Abstract

With the use of legal marijuana proliferating, many want to understand the potential risks to teen users in particular. But thus far, definitive answers about the drug’s effect on young brains have been hard to come by . For a developmental neuroscientist, Kuei Y. Tseng gets recruited to deliver a lot of talks to the public. Parents, educators, law enforcement, and teenagers all want Tseng to educate them about a hot-button issue: how cannabis affects the adolescent brain. Most researchers stress that despite increasingly relaxed societal views toward marijuana, cannabis use—especially in adolescence—is not benign. Image credit: Shutterstock/Yarygin. Tseng, based at the University of Illinois in Chicago, investigates how rats respond to THC (tetrahydrocannabinol), the main psychoactive ingredient in cannabis.
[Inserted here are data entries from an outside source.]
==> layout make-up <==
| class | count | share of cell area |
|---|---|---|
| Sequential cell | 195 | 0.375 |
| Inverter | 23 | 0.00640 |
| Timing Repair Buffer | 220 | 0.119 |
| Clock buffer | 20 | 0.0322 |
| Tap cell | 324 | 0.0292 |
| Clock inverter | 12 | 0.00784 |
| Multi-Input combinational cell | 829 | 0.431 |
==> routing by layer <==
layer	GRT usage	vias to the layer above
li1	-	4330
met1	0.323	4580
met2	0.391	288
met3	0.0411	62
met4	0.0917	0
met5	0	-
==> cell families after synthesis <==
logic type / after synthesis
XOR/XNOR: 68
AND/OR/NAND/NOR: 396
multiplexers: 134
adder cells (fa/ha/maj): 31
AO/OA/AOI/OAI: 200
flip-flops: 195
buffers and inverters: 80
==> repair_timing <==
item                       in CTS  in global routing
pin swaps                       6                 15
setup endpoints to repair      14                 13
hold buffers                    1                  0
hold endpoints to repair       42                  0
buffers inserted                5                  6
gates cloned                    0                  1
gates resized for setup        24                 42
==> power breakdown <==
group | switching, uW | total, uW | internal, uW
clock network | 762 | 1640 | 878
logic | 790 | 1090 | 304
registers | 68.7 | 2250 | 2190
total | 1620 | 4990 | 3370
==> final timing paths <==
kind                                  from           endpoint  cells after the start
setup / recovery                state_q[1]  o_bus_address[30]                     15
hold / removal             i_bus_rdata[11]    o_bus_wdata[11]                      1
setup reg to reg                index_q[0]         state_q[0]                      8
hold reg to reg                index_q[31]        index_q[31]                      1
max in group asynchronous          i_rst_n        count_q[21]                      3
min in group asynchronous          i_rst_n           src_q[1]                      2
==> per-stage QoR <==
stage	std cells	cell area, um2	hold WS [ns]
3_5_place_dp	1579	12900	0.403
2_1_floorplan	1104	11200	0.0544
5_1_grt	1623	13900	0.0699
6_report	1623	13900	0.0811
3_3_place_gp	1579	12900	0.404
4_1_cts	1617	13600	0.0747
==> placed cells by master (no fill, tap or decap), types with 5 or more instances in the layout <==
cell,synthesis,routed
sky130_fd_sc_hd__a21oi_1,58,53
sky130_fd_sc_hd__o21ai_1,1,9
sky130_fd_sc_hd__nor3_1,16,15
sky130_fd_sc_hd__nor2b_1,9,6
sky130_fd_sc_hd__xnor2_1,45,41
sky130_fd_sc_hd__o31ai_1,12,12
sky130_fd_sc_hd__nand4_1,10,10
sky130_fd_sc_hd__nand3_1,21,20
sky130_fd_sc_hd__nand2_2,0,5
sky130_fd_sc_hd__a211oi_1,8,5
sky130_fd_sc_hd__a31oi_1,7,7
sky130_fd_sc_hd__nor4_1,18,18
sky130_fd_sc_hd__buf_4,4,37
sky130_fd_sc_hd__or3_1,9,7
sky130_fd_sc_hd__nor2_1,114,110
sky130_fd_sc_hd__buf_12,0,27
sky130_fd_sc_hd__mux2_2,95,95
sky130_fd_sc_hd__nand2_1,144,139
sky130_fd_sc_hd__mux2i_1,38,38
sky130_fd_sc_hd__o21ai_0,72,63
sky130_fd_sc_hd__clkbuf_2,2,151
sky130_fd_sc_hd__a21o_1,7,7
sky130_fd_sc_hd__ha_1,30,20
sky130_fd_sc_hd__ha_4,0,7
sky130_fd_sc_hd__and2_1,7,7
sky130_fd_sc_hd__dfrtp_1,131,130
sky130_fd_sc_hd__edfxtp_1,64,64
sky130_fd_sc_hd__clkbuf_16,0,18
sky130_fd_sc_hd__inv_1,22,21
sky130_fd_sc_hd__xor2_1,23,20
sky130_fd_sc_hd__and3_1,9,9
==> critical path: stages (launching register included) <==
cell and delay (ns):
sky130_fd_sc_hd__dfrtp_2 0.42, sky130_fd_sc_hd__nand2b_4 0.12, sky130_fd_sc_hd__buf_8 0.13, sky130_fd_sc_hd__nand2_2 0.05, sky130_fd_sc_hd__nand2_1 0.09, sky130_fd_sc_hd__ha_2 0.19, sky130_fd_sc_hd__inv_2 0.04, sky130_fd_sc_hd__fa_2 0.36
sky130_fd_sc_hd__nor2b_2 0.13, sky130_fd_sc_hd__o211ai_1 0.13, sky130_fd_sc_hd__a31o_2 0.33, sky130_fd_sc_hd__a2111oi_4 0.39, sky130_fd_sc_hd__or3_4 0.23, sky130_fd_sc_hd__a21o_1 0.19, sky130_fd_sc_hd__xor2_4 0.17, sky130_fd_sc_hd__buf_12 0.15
**config.mk**
```make
export PLATFORM = sky130hd
export DESIGN_NAME = csr_unit
export DESIGN_NICKNAME = d
export VERILOG_FILES = /design/src/csr_pkg.sv /design/src/csr_decode.sv /design/src/csr_file.sv /design/src/trap_ctrl.sv /design/src/csr_unit.sv
export SDC_FILE = /design/constraint.sdc
export NUM_CORES = 1
export LEC_CHECK = 0
export BUFFER_PORTS_ARGS = -buffer_cell sky130_fd_sc_hd__buf_4
export CELL_PAD_IN_SITES_DETAIL_PLACEMENT = 1
export CELL_PAD_IN_SITES_GLOBAL_PLACEMENT = 1
export CORE_ASPECT_RATIO = 0.5
export CORE_MARGIN = 4
export CORE_UTILIZATION = 48
export CTS_BUF_LIST = sky130_fd_sc_hd__clkbuf_8
export CTS_CLUSTER_SIZE = 14
export DETAILED_ROUTE_END_ITERATION = 10
export GPL_ROUTABILITY_DRIVEN = 0
export PLACE_DENSITY_LB_ADDON = 0.2
export SYNTH_ARGS = -nofsm -noshare
export SYNTH_HDL_FRONTEND = slang
export SYNTH_SLANG_ARGS = --single-unit
```
**constraint.sdc**
```tcl
create_clock -name clk -period 5.1 [get_ports clk]
set_input_delay 1.02 -clock clk [delete_from_list [all_inputs] [get_ports clk]]
set_output_delay 1.02 -clock clk [all_outputs]
set_load 0.02 [all_outputs]
```
**src/csr_pkg.sv**
```systemverilog
`default_nettype none

package csr_pkg;

    localparam int xlen_w     = 32;
    localparam int csr_addr_w = 12;

    // machine csr addresses
    localparam logic [csr_addr_w-1:0] addr_mstatus  = 12'h300;
    localparam logic [csr_addr_w-1:0] addr_mie      = 12'h304;
    localparam logic [csr_addr_w-1:0] addr_mtvec    = 12'h305;
    localparam logic [csr_addr_w-1:0] addr_mscratch = 12'h340;
    localparam logic [csr_addr_w-1:0] addr_mepc     = 12'h341;
    localparam logic [csr_addr_w-1:0] addr_mcause   = 12'h342;
    localparam logic [csr_addr_w-1:0] addr_mtval    = 12'h343;
    localparam logic [csr_addr_w-1:0] addr_mip      = 12'h344;

    // mstatus fields
    localparam int         mstatus_mie_bit  = 3;
    localparam int         mstatus_mpie_bit = 7;
    localparam int         mstatus_mpp_lo   = 11;
    localparam int         mstatus_mpp_hi   = 12;
    localparam logic [1:0] mpp_machine      = 2'b11;

    // shared bit positions of mie and mip
    localparam int msi_bit = 3;
    localparam int mti_bit = 7;
    localparam int mei_bit = 11;

    // exception causes
    localparam logic [xlen_w-1:0] cause_illegal = 32'd2;
    localparam logic [xlen_w-1:0] cause_ecall_m = 32'd11;

    // interrupt codes, flagged by bit 31 in mcause
    localparam logic [xlen_w-1:0] irq_code_software = 32'd3;
    localparam logic [xlen_w-1:0] irq_code_timer    = 32'd7;
    localparam logic [xlen_w-1:0] irq_code_external = 32'd11;
    localparam int                mcause_int_bit    = 31;

    typedef enum logic [1:0] {
        op_none,
        op_write,
        op_set,
        op_clear
    } csr_op_e;

    localparam logic [6:0] opcode_system = 7'b1110011;
    localparam logic [6:0] funct7_mret   = 7'b0011000;
    localparam logic [4:0] rs2_mret      = 5'b00010;

    // one system word, seen as zicsr or as privileged encoding
    typedef union packed {
        struct packed {
            logic [11:0] csr;
            logic [4:0]  rs1;
            logic [2:0]  funct3;
            logic [4:0]  rd;
            logic [6:0]  opcode;
        } csr_fmt;
        struct packed {
            logic [6:0] funct7;
            logic [4:0] rs2;
            logic [4:0] rs1;
            logic [2:0] funct3;
            logic [4:0] rd;
            logic [6:0] opcode;
        } priv_fmt;
    } instr_u;

endpackage

`default_nettype wire

```
**src/csr_decode.sv**
```systemverilog
`timescale 1ns/1ps
`default_nettype none

module csr_decode (
    input  csr_pkg::instr_u                 instr,
    input  logic [csr_pkg::xlen_w-1:0]      rs1_data,
    output csr_pkg::csr_op_e                csr_op,
    output logic [csr_pkg::csr_addr_w-1:0]  csr_addr,
    output logic [csr_pkg::xlen_w-1:0]      csr_operand,
    output logic [4:0]                      rd_idx,
    output logic                            is_csr,
    output logic                            is_ecall,
    output logic                            is_mret,
    output logic                            is_illegal_enc
);
    import csr_pkg::*;

    logic       is_system;
    logic [2:0] funct3;
    logic       rs1_zero;
    logic       priv_base;

    assign is_system = (instr.csr_fmt.opcode == opcode_system);
    assign funct3    = instr.csr_fmt.funct3;
    assign rs1_zero  = (instr.csr_fmt.rs1 == 5'd0);

    // ecall and mret share funct3 = 0 with rs1 and rd zero
    assign priv_base = is_system
                    && (instr.priv_fmt.funct3 == 3'b000)
                    && (instr.priv_fmt.rs1 == 5'd0)
                    && (instr.priv_fmt.rd == 5'd0);

    assign is_ecall = priv_base
                   && (instr.priv_fmt.funct7 == 7'd0)
                   && (instr.priv_fmt.rs2 == 5'd0);

    assign is_mret = priv_base
                  && (instr.priv_fmt.funct7 == funct7_mret)
                  && (instr.priv_fmt.rs2 == rs2_mret);

    assign is_csr = is_system && (funct3[1:0] != 2'b00);

    // funct3 = 100 is reserved, funct3 = 000 only holds ecall and mret here
    assign is_illegal_enc = is_system
                         && ((funct3 == 3'b100)
                          || ((funct3 == 3'b000) && !is_ecall && !is_mret));

    assign csr_addr = instr.csr_fmt.csr;
    assign rd_idx   = instr.csr_fmt.rd;

    // immediate forms carry a zero-extended uimm in the rs1 field
    assign csr_operand = funct3[2] ? {{(xlen_w - 5){1'b0}}, instr.csr_fmt.rs1}
                                   : rs1_data;

    always_comb begin
        csr_op = op_none;
        if (is_csr) begin
            case (funct3[1:0])
                2'b01:   csr_op = op_write;
                // set or clear from x0 only reads
                2'b10:   csr_op = rs1_zero ? op_none : op_set;
                2'b11:   csr_op = rs1_zero ? op_none : op_clear;
                default: csr_op = op_none;
            endcase
        end
    end

endmodule

`default_nettype wire

```
**src/csr_file.sv**
```systemverilog
`timescale 1ns/1ps
`default_nettype none

module csr_file #(
    parameter logic [31:0] MTVEC_RESET = 32'h0000_0100
) (
    input  logic                            clk,
    input  logic                            rst_n,
    input  logic                            irq_external,
    input  logic                            irq_timer,
    input  logic                            irq_software,
    input  csr_pkg::csr_op_e                csr_op,
    input  logic [csr_pkg::csr_addr_w-1:0]  csr_addr,
    input  logic [csr_pkg::xlen_w-1:0]      csr_operand,
    input  logic                            csr_commit,
    input  logic                            trap_take,
    input  logic [csr_pkg::xlen_w-1:0]      trap_cause,
    input  logic [csr_pkg::xlen_w-1:0]      trap_tval,
    input  logic [csr_pkg::xlen_w-1:0]      trap_pc,
    input  logic                            mret_take,
    output logic [csr_pkg::xlen_w-1:0]      csr_rdata,
    output logic                            addr_known,
    output logic                            mstatus_mie,
    output logic [csr_pkg::xlen_w-1:0]      mtvec,
    output logic [csr_pkg::xlen_w-1:0]      mepc,
    output logic [2:0]                      irq_active
);
    import csr_pkg::*;

    // writable bits of mie
    localparam logic [xlen_w-1:0] irq_mask = (32'd1 << msi_bit)
                                           | (32'd1 << mti_bit)
                                           | (32'd1 << mei_bit);

    // mstatus only stores mie and mpie
    logic              mst_mie_q;
    logic              mst_mpie_q;
    logic [xlen_w-1:0] mstatus_val;
    logic [xlen_w-1:0] mie_q;
    logic [xlen_w-1:0] mip_q;
    logic [xlen_w-1:0] mtvec_q;
    logic [xlen_w-1:0] mscratch_q;
    logic [xlen_w-1:0] mepc_q;
    logic [xlen_w-1:0] mcause_q;
    logic [xlen_w-1:0] mtval_q;
    logic              wr_en;
    logic [xlen_w-1:0] wdata;

    always_comb begin
        mstatus_val = '0;
        mstatus_val[mstatus_mpp_hi:mstatus_mpp_lo] = mpp_machine;
        mstatus_val[mstatus_mpie_bit] = mst_mpie_q;
        mstatus_val[mstatus_mie_bit]  = mst_mie_q;
    end

    always_comb begin
        addr_known = 1'b1;
        case (csr_addr)
            addr_mstatus:  csr_rdata = mstatus_val;
            addr_mie:      csr_rdata = mie_q;
            addr_mtvec:    csr_rdata = mtvec_q;
            addr_mscratch: csr_rdata = mscratch_q;
            addr_mepc:     csr_rdata = mepc_q;
            addr_mcause:   csr_rdata = mcause_q;
            addr_mtval:    csr_rdata = mtval_q;
            addr_mip:      csr_rdata = mip_q;
            default: begin
                csr_rdata  = '0;
                addr_known = 1'b0;
            end
        endcase
    end

    // read-modify-write value, masked per register below
    assign wr_en = csr_commit && (csr_op != op_none);

    always_comb begin
        case (csr_op)
            op_write: wdata = csr_operand;
            op_set:   wdata = csr_rdata | csr_operand;
            op_clear: wdata = csr_rdata & ~csr_operand;
            default:  wdata = csr_rdata;
        endcase
    end

    // trap saves mie into mpie, mret restores it
    always_ff @(posedge clk or negedge rst_n) begin
        if (!rst_n) begin
            mst_mie_q  <= 1'b0;
            mst_mpie_q <= 1'b1;
        end else if (trap_take) begin
            mst_mpie_q <= mst_mie_q;
            mst_mie_q  <= 1'b0;
        end else if (mret_take) begin
            mst_mie_q  <= mst_mpie_q;
            mst_mpie_q <= 1'b1;
        end else if (wr_en && (csr_addr == addr_mstatus)) begin
            mst_mie_q  <= wdata[mstatus_mie_bit];
            mst_mpie_q <= wdata[mstatus_mpie_bit];
        end
    end

    // irq lines land in mip one cycle later, writes ignored
    always_ff @(posedge clk or negedge rst_n) begin
        if (!rst_n) begin
            mip_q <= '0;
        end else begin
            mip_q <= '0;
            mip_q[mei_bit] <= irq_external;
            mip_q[mti_bit] <= irq_timer;
            mip_q[msi_bit] <= irq_software;
        end
    end

    always_ff @(posedge clk or negedge rst_n) begin
        if (!rst_n) begin
            mie_q      <= '0;
            mtvec_q    <= MTVEC_RESET;
            mscratch_q <= '0;
        end else if (wr_en) begin
            if (csr_addr == addr_mie) begin
                mie_q <= wdata & irq_mask;
            end
            if (csr_addr == addr_mtvec) begin
                mtvec_q <= {wdata[xlen_w-1:2], 1'b0, wdata[0]};
            end
            if (csr_addr == addr_mscratch) begin
                mscratch_q <= wdata;
            end
        end
    end

    always_ff @(posedge clk or negedge rst_n) begin
        if (!rst_n) begin
            mepc_q   <= '0;
            mcause_q <= '0;
            mtval_q  <= '0;
        end else if (trap_take) begin
            mepc_q   <= {trap_pc[xlen_w-1:2], 2'b00};
            mcause_q <= trap_cause;
            mtval_q  <= trap_tval;
        end else if (wr_en) begin
            if (csr_addr == addr_mepc) begin
                mepc_q <= {wdata[xlen_w-1:2], 2'b00};
            end
            if (csr_addr == addr_mcause) begin
                mcause_q <= wdata;
            end
            if (csr_addr == addr_mtval) begin
                mtval_q <= wdata;
            end
        end
    end

    assign mstatus_mie = mst_mie_q;
    assign mtvec       = mtvec_q;
    assign mepc        = mepc_q;

    // [2] external, [1] timer, [0] software
    assign irq_active = {mip_q[mei_bit] & mie_q[mei_bit],
                         mip_q[mti_bit] & mie_q[mti_bit],
                         mip_q[msi_bit] & mie_q[msi_bit]};

    // a trap in the same cycle would drop the csr write
    a_trap_commit_excl: assert property (@(posedge clk) disable iff (!rst_n)
        !(trap_take && csr_commit))
        else $error("trap and csr commit strobes high together");

    a_trap_mret_excl: assert property (@(posedge clk) disable iff (!rst_n)
        !(trap_take && mret_take))
        else $error("trap and mret strobes high together");

endmodule

`default_nettype wire

```
**src/trap_ctrl.sv**
```systemverilog
`timescale 1ns/1ps
`default_nettype none

module trap_ctrl (
    input  logic                        instr_valid,
    input  logic [csr_pkg::xlen_w-1:0]  pc,
    input  logic [csr_pkg::xlen_w-1:0]  instr,
    input  logic [4:0]                  rd_idx,
    input  logic                        is_csr,
    input  logic                        is_ecall,
    input  logic                        is_mret,
    input  logic                        is_illegal_enc,
    input  logic                        addr_known,
    input  logic [csr_pkg::xlen_w-1:0]  csr_rdata,
    input  logic                        mstatus_mie,
    input  logic [csr_pkg::xlen_w-1:0]  mtvec,
    input  logic [csr_pkg::xlen_w-1:0]  mepc,
    input  logic [2:0]                  irq_active,
    output logic                        trap_take,
    output logic [csr_pkg::xlen_w-1:0]  trap_cause,
    output logic [csr_pkg::xlen_w-1:0]  trap_tval,
    output logic                        mret_take,
    output logic                        csr_commit,
    output logic                        rd_we,
    output logic [4:0]                  rd_addr,
    output logic [csr_pkg::xlen_w-1:0]  rd_data,
    output logic                        redirect_valid,
    output logic [csr_pkg::xlen_w-1:0]  redirect_pc
);
    import csr_pkg::*;

    logic              irq_take;
    logic              illegal;
    logic              exc_take;
    logic [xlen_w-1:0] irq_code;
    logic [xlen_w-1:0] trap_base;

    // an interrupt preempts whatever instruction is presented
    assign irq_take = instr_valid && mstatus_mie && (irq_active != 3'b000);
    assign illegal  = is_illegal_enc || (is_csr && !addr_known);
    assign exc_take = instr_valid && !irq_take && (illegal || is_ecall);

    // external, then software, then timer
    always_comb begin
        if (irq_active[2]) begin
            irq_code = irq_code_external;
        end else if (irq_active[0]) begin
            irq_code = irq_code_software;
        end else begin
            irq_code = irq_code_timer;
        end
    end

    assign trap_take  = irq_take || exc_take;
    assign trap_cause = irq_take ? (irq_code | (32'd1 << mcause_int_bit))
                                 : (illegal ? cause_illegal : cause_ecall_m);
    assign trap_tval  = (!irq_take && illegal) ? instr : '0;

    assign mret_take  = instr_valid && !irq_take && is_mret;
    assign csr_commit = instr_valid && !irq_take && is_csr && addr_known;

    // write-back returns the value before the update
    assign rd_we   = csr_commit && (rd_idx != 5'd0);
    assign rd_addr = rd_idx;
    assign rd_data = csr_rdata;

    assign trap_base      = {mtvec[xlen_w-1:2], 2'b00};
    assign redirect_valid = trap_take || mret_take;

    always_comb begin
        if (mret_take) begin
            redirect_pc = mepc;
        end else if (irq_take && mtvec[0]) begin
            // vectored mode, one word per cause
            redirect_pc = trap_base + (irq_code << 2);
        end else begin
            redirect_pc = trap_base;
        end
    end

    always_comb begin
        a_one_action: assert final ($onehot0({trap_take, mret_take, csr_commit}))
            else $error("more than one of trap, mret and commit at pc %h", pc);
    end

endmodule

`default_nettype wire

```
**src/csr_unit.sv**
```systemverilog
`timescale 1ns/1ps
`default_nettype none

module csr_unit #(
    parameter logic [31:0] MTVEC_RESET = 32'h0000_0100
) (
    input  logic                        clk,
    input  logic                        rst_n,
    input  logic                        instr_valid,
    input  logic [csr_pkg::xlen_w-1:0]  instr,
    input  logic [csr_pkg::xlen_w-1:0]  pc,
    input  logic [csr_pkg::xlen_w-1:0]  rs1_data,
    input  logic                        irq_external,
    input  logic                        irq_timer,
    input  logic                        irq_software,
    output logic                        rd_we,
    output logic [4:0]                  rd_addr,
    output logic [csr_pkg::xlen_w-1:0]  rd_data,
    output logic                        redirect_valid,
    output logic [csr_pkg::xlen_w-1:0]  redirect_pc
);
    import csr_pkg::*;

    // decode outputs
    csr_op_e                csr_op;
    logic [csr_addr_w-1:0]  csr_addr;
    logic [xlen_w-1:0]      csr_operand;
    logic [4:0]             rd_idx;
    logic                   is_csr;
    logic                   is_ecall;
    logic                   is_mret;
    logic                   is_illegal_enc;

    // csr file state seen by trap control
    logic [xlen_w-1:0]      csr_rdata;
    logic                   addr_known;
    logic                   mstatus_mie;
    logic [xlen_w-1:0]      mtvec;
    logic [xlen_w-1:0]      mepc;
    logic [2:0]             irq_active;

    // update strobes back into the file
    logic                   trap_take;
    logic [xlen_w-1:0]      trap_cause;
    logic [xlen_w-1:0]      trap_tval;
    logic                   mret_take;
    logic                   csr_commit;

    csr_decode u_decode (
        .instr          (instr),
        .rs1_data       (rs1_data),
        .csr_op         (csr_op),
        .csr_addr       (csr_addr),
        .csr_operand    (csr_operand),
        .rd_idx         (rd_idx),
        .is_csr         (is_csr),
        .is_ecall       (is_ecall),
        .is_mret        (is_mret),
        .is_illegal_enc (is_illegal_enc)
    );

    csr_file #(
        .MTVEC_RESET (MTVEC_RESET)
    ) u_file (
        .clk          (clk),
        .rst_n        (rst_n),
        .irq_external (irq_external),
        .irq_timer    (irq_timer),
        .irq_software (irq_software),
        .csr_op       (csr_op),
        .csr_addr     (csr_addr),
        .csr_operand  (csr_operand),
        .csr_commit   (csr_commit),
        .trap_take    (trap_take),
        .trap_cause   (trap_cause),
        .trap_tval    (trap_tval),
        .trap_pc      (pc),
        .mret_take    (mret_take),
        .csr_rdata    (csr_rdata),
        .addr_known   (addr_known),
        .mstatus_mie  (mstatus_mie),
        .mtvec        (mtvec),
        .mepc         (mepc),
        .irq_active   (irq_active)
    );

    trap_ctrl u_trap (
        .instr_valid    (instr_valid),
        .pc             (pc),
        .instr          (instr),
        .rd_idx         (rd_idx),
        .is_csr         (is_csr),
        .is_ecall       (is_ecall),
        .is_mret        (is_mret),
        .is_illegal_enc (is_illegal_enc),
        .addr_known     (addr_known),
        .csr_rdata      (csr_rdata),
        .mstatus_mie    (mstatus_mie),
        .mtvec          (mtvec),
        .mepc           (mepc),
        .irq_active     (irq_active),
        .trap_take      (trap_take),
        .trap_cause     (trap_cause),
        .trap_tval      (trap_tval),
        .mret_take      (mret_take),
        .csr_commit     (csr_commit),
        .rd_we          (rd_we),
        .rd_addr        (rd_addr),
        .rd_data        (rd_data),
        .redirect_valid (redirect_valid),
        .redirect_pc    (redirect_pc)
    );

endmodule

`default_nettype wire

```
He’s found that exposure to THC or similar molecules during a specific window of adolescence delays maturation of the prefrontal cortex (PFC), a region involved in complex behaviors and decision making (1). The disruption alters how the area processes information when the animals are adults. Audiences of parents and teachers tend to be alarmed by the long-lasting deficits, Tseng says. But when he speaks with teenagers, especially those already using cannabis, he gets a different response. “It’s surprising, but they’re not that worried.” Youths often want to know how much cannabis they can consume without harming brain development; they press Tseng to extrapolate from rats the age at which it’s “safe” for people to start using the drug. “They need to understand this is not black and white,” says Tseng. Nevertheless, some policymakers are already urging caution. In an advisory released August 29, the US Surgeon General went so far as to state that “until and unless more is known about the long-term impact, the safest choice for pregnant women and adolescents is not to use marijuana.” At a luncheon …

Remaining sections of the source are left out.